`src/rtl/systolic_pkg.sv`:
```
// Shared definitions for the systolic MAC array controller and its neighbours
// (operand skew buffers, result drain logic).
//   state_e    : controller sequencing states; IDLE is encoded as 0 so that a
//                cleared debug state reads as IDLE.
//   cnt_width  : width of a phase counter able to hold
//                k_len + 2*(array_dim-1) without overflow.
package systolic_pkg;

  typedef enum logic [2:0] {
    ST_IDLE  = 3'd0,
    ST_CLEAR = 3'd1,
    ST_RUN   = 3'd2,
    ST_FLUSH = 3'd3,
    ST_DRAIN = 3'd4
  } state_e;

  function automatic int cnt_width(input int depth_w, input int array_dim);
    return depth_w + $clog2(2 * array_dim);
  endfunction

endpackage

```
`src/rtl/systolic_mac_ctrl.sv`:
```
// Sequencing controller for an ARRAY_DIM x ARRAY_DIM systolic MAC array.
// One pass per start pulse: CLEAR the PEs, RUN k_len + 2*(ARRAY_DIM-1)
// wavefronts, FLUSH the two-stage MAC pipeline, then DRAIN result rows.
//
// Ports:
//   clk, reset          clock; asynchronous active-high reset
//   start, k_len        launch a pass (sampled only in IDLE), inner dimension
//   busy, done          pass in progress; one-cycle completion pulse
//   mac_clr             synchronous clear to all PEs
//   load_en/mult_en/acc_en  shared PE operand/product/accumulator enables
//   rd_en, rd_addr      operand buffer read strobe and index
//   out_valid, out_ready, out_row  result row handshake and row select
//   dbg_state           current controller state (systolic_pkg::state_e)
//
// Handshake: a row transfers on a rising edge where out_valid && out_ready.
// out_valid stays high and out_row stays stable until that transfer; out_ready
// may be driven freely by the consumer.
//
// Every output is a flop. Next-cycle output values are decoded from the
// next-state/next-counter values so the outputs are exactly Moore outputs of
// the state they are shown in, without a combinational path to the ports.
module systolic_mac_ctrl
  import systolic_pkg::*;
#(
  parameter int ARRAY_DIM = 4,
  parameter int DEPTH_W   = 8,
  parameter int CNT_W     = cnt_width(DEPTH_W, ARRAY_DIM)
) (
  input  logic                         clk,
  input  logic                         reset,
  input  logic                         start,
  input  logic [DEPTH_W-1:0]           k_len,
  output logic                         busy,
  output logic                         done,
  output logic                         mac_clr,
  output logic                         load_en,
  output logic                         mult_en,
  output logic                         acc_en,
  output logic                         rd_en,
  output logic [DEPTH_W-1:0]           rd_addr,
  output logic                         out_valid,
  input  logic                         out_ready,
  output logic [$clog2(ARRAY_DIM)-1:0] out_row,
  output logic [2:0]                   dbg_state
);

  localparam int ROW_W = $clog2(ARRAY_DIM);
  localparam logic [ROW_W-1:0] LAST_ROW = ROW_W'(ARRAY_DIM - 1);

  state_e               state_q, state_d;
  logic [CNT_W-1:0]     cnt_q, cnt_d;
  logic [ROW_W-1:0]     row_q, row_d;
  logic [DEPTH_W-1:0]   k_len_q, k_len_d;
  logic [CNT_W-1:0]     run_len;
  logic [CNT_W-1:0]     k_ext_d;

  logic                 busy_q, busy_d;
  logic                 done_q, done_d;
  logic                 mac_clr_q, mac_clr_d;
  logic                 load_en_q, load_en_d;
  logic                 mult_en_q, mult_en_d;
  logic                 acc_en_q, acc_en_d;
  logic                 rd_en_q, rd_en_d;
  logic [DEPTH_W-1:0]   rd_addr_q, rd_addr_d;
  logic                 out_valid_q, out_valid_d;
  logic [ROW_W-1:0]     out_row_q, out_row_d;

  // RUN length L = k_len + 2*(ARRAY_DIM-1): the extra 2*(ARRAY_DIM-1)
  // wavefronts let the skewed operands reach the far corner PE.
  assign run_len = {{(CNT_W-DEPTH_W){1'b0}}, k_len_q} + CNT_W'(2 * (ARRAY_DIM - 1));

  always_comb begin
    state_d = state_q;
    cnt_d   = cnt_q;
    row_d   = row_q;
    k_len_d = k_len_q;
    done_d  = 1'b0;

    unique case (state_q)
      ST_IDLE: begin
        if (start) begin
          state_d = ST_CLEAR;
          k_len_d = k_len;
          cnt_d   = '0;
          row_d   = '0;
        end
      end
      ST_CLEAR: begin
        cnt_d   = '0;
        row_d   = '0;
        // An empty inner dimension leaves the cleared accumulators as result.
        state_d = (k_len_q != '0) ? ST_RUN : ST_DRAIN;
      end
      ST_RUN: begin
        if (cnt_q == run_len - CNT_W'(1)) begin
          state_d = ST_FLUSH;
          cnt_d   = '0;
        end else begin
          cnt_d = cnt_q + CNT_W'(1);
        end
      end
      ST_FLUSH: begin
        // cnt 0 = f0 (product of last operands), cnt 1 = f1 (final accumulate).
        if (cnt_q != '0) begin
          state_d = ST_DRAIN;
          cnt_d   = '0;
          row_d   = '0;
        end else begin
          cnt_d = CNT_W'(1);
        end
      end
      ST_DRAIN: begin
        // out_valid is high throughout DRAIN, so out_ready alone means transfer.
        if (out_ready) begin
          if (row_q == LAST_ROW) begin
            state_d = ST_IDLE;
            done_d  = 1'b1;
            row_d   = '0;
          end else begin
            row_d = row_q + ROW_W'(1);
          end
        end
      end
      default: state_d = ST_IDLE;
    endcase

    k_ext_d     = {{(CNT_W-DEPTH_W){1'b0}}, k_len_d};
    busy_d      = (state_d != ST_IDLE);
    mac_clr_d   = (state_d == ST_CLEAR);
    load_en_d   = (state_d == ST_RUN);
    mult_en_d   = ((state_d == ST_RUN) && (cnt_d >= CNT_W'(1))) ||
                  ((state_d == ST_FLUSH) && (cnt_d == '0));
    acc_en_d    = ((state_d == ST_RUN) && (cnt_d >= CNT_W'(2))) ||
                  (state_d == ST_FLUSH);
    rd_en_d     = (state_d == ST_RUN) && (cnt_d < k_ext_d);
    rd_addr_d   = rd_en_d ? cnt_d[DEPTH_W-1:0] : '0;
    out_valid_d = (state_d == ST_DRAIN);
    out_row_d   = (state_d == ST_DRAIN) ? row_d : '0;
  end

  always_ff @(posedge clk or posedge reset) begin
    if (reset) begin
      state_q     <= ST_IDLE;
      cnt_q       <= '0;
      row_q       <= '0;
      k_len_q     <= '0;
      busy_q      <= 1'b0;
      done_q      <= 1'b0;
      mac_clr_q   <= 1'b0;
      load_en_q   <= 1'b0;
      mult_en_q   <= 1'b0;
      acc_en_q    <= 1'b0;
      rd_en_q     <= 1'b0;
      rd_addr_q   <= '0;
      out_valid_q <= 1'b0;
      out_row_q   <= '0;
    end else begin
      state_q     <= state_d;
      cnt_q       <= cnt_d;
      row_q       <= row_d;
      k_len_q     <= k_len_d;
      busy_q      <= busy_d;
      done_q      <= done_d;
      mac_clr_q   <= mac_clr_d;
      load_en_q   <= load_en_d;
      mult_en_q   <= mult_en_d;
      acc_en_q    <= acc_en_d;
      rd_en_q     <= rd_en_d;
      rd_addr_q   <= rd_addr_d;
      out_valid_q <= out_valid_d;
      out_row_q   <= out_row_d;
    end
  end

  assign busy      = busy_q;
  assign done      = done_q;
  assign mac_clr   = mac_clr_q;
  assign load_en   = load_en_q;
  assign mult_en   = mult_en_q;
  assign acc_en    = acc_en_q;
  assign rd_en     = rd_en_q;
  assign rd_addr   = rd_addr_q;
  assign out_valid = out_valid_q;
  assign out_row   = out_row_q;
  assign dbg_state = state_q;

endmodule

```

> _WHAT TO DO_
Each record above needs to be set down again, word for word.

> _WRITTEN RESPONSE_
`src/rtl/systolic_pkg.sv`:
```
// Shared definitions for the systolic MAC array controller and its neighbours
// (operand skew buffers, result drain logic).
//   state_e    : controller sequencing states; IDLE is encoded as 0 so that a
//                cleared debug state reads as IDLE.
//   cnt_width  : width of a phase counter able to hold
//                k_len + 2*(array_dim-1) without overflow.
package systolic_pkg;

  typedef enum logic [2:0] {
    ST_IDLE  = 3'd0,
    ST_CLEAR = 3'd1,
    ST_RUN   = 3'd2,
    ST_FLUSH = 3'd3,
    ST_DRAIN = 3'd4
  } state_e;

  function automatic int cnt_width(input int depth_w, input int array_dim);
    return depth_w + $clog2(2 * array_dim);
  endfunction

endpackage

```
`src/rtl/systolic_mac_ctrl.sv`:
```
// Sequencing controller for an ARRAY_DIM x ARRAY_DIM systolic MAC array.
// One pass per start pulse: CLEAR the PEs, RUN k_len + 2*(ARRAY_DIM-1)
// wavefronts, FLUSH the two-stage MAC pipeline, then DRAIN result rows.
//
// Ports:
//   clk, reset          clock; asynchronous active-high reset
//   start, k_len        launch a pass (sampled only in IDLE), inner dimension
//   busy, done          pass in progress; one-cycle completion pulse
//   mac_clr             synchronous clear to all PEs
//   load_en/mult_en/acc_en  shared PE operand/product/accumulator enables
//   rd_en, rd_addr      operand buffer read strobe and index
//   out_valid, out_ready, out_row  result row handshake and row select
//   dbg_state           current controller state (systolic_pkg::state_e)
//
// Handshake: a row transfers on a rising edge where out_valid && out_ready.
// out_valid stays high and out_row stays stable until that transfer; out_ready
// may be driven freely by the consumer.
//
// Every output is a flop. Next-cycle output values are decoded from the
// next-state/next-counter values so the outputs are exactly Moore outputs of
// the state they are shown in, without a combinational path to the ports.
module systolic_mac_ctrl
  import systolic_pkg::*;
#(
  parameter int ARRAY_DIM = 4,
  parameter int DEPTH_W   = 8,
  parameter int CNT_W     = cnt_width(DEPTH_W, ARRAY_DIM)
) (
  input  logic                         clk,
  input  logic                         reset,
  input  logic                         start,
  input  logic [DEPTH_W-1:0]           k_len,
  output logic                         busy,
  output logic                         done,
  output logic                         mac_clr,
  output logic                         load_en,
  output logic                         mult_en,
  output logic                         acc_en,
  output logic                         rd_en,
  output logic [DEPTH_W-1:0]           rd_addr,
  output logic                         out_valid,
  input  logic                         out_ready,
  output logic [$clog2(ARRAY_DIM)-1:0] out_row,
  output logic [2:0]                   dbg_state
);

  localparam int ROW_W = $clog2(ARRAY_DIM);
  localparam logic [ROW_W-1:0] LAST_ROW = ROW_W'(ARRAY_DIM - 1);

  state_e               state_q, state_d;
  logic [CNT_W-1:0]     cnt_q, cnt_d;
  logic [ROW_W-1:0]     row_q, row_d;
  logic [DEPTH_W-1:0]   k_len_q, k_len_d;
  logic [CNT_W-1:0]     run_len;
  logic [CNT_W-1:0]     k_ext_d;

  logic                 busy_q, busy_d;
  logic                 done_q, done_d;
  logic                 mac_clr_q, mac_clr_d;
  logic                 load_en_q, load_en_d;
  logic                 mult_en_q, mult_en_d;
  logic                 acc_en_q, acc_en_d;
  logic                 rd_en_q, rd_en_d;
  logic [DEPTH_W-1:0]   rd_addr_q, rd_addr_d;
  logic                 out_valid_q, out_valid_d;
  logic [ROW_W-1:0]     out_row_q, out_row_d;

  // RUN length L = k_len + 2*(ARRAY_DIM-1): the extra 2*(ARRAY_DIM-1)
  // wavefronts let the skewed operands reach the far corner PE.
  assign run_len = {{(CNT_W-DEPTH_W){1'b0}}, k_len_q} + CNT_W'(2 * (ARRAY_DIM - 1));

  always_comb begin
    state_d = state_q;
    cnt_d   = cnt_q;
    row_d   = row_q;
    k_len_d = k_len_q;
    done_d  = 1'b0;

    unique case (state_q)
      ST_IDLE: begin
        if (start) begin
          state_d = ST_CLEAR;
          k_len_d = k_len;
          cnt_d   = '0;
          row_d   = '0;
        end
      end
      ST_CLEAR: begin
        cnt_d   = '0;
        row_d   = '0;
        // An empty inner dimension leaves the cleared accumulators as result.
        state_d = (k_len_q != '0) ? ST_RUN : ST_DRAIN;
      end
      ST_RUN: begin
        if (cnt_q == run_len - CNT_W'(1)) begin
          state_d = ST_FLUSH;
          cnt_d   = '0;
        end else begin
          cnt_d = cnt_q + CNT_W'(1);
        end
      end
      ST_FLUSH: begin
        // cnt 0 = f0 (product of last operands), cnt 1 = f1 (final accumulate).
        if (cnt_q != '0) begin
          state_d = ST_DRAIN;
          cnt_d   = '0;
          row_d   = '0;
        end else begin
          cnt_d = CNT_W'(1);
        end
      end
      ST_DRAIN: begin
        // out_valid is high throughout DRAIN, so out_ready alone means transfer.
        if (out_ready) begin
          if (row_q == LAST_ROW) begin
            state_d = ST_IDLE;
            done_d  = 1'b1;
            row_d   = '0;
          end else begin
            row_d = row_q + ROW_W'(1);
          end
        end
      end
      default: state_d = ST_IDLE;
    endcase

    k_ext_d     = {{(CNT_W-DEPTH_W){1'b0}}, k_len_d};
    busy_d      = (state_d != ST_IDLE);
    mac_clr_d   = (state_d == ST_CLEAR);
    load_en_d   = (state_d == ST_RUN);
    mult_en_d   = ((state_d == ST_RUN) && (cnt_d >= CNT_W'(1))) ||
                  ((state_d == ST_FLUSH) && (cnt_d == '0));
    acc_en_d    = ((state_d == ST_RUN) && (cnt_d >= CNT_W'(2))) ||
                  (state_d == ST_FLUSH);
    rd_en_d     = (state_d == ST_RUN) && (cnt_d < k_ext_d);
    rd_addr_d   = rd_en_d ? cnt_d[DEPTH_W-1:0] : '0;
    out_valid_d = (state_d == ST_DRAIN);
    out_row_d   = (state_d == ST_DRAIN) ? row_d : '0;
  end

  always_ff @(posedge clk or posedge reset) begin
    if (reset) begin
      state_q     <= ST_IDLE;
      cnt_q       <= '0;
      row_q       <= '0;
      k_len_q     <= '0;
      busy_q      <= 1'b0;
      done_q      <= 1'b0;
      mac_clr_q   <= 1'b0;
      load_en_q   <= 1'b0;
      mult_en_q   <= 1'b0;
      acc_en_q    <= 1'b0;
      rd_en_q     <= 1'b0;
      rd_addr_q   <= '0;
      out_valid_q <= 1'b0;
      out_row_q   <= '0;
    end else begin
      state_q     <= state_d;
      cnt_q       <= cnt_d;
      row_q       <= row_d;
      k_len_q     <= k_len_d;
      busy_q      <= busy_d;
      done_q      <= done_d;
      mac_clr_q   <= mac_clr_d;
      load_en_q   <= load_en_d;
      mult_en_q   <= mult_en_d;
      acc_en_q    <= acc_en_d;
      rd_en_q     <= rd_en_d;
      rd_addr_q   <= rd_addr_d;
      out_valid_q <= out_valid_d;
      out_row_q   <= out_row_d;
    end
  end

  assign busy      = busy_q;
  assign done      = done_q;
  assign mac_clr   = mac_clr_q;
  assign load_en   = load_en_q;
  assign mult_en   = mult_en_q;
  assign acc_en    = acc_en_q;
  assign rd_en     = rd_en_q;
  assign rd_addr   = rd_addr_q;
  assign out_valid = out_valid_q;
  assign out_row   = out_row_q;
  assign dbg_state = state_q;

endmodule

```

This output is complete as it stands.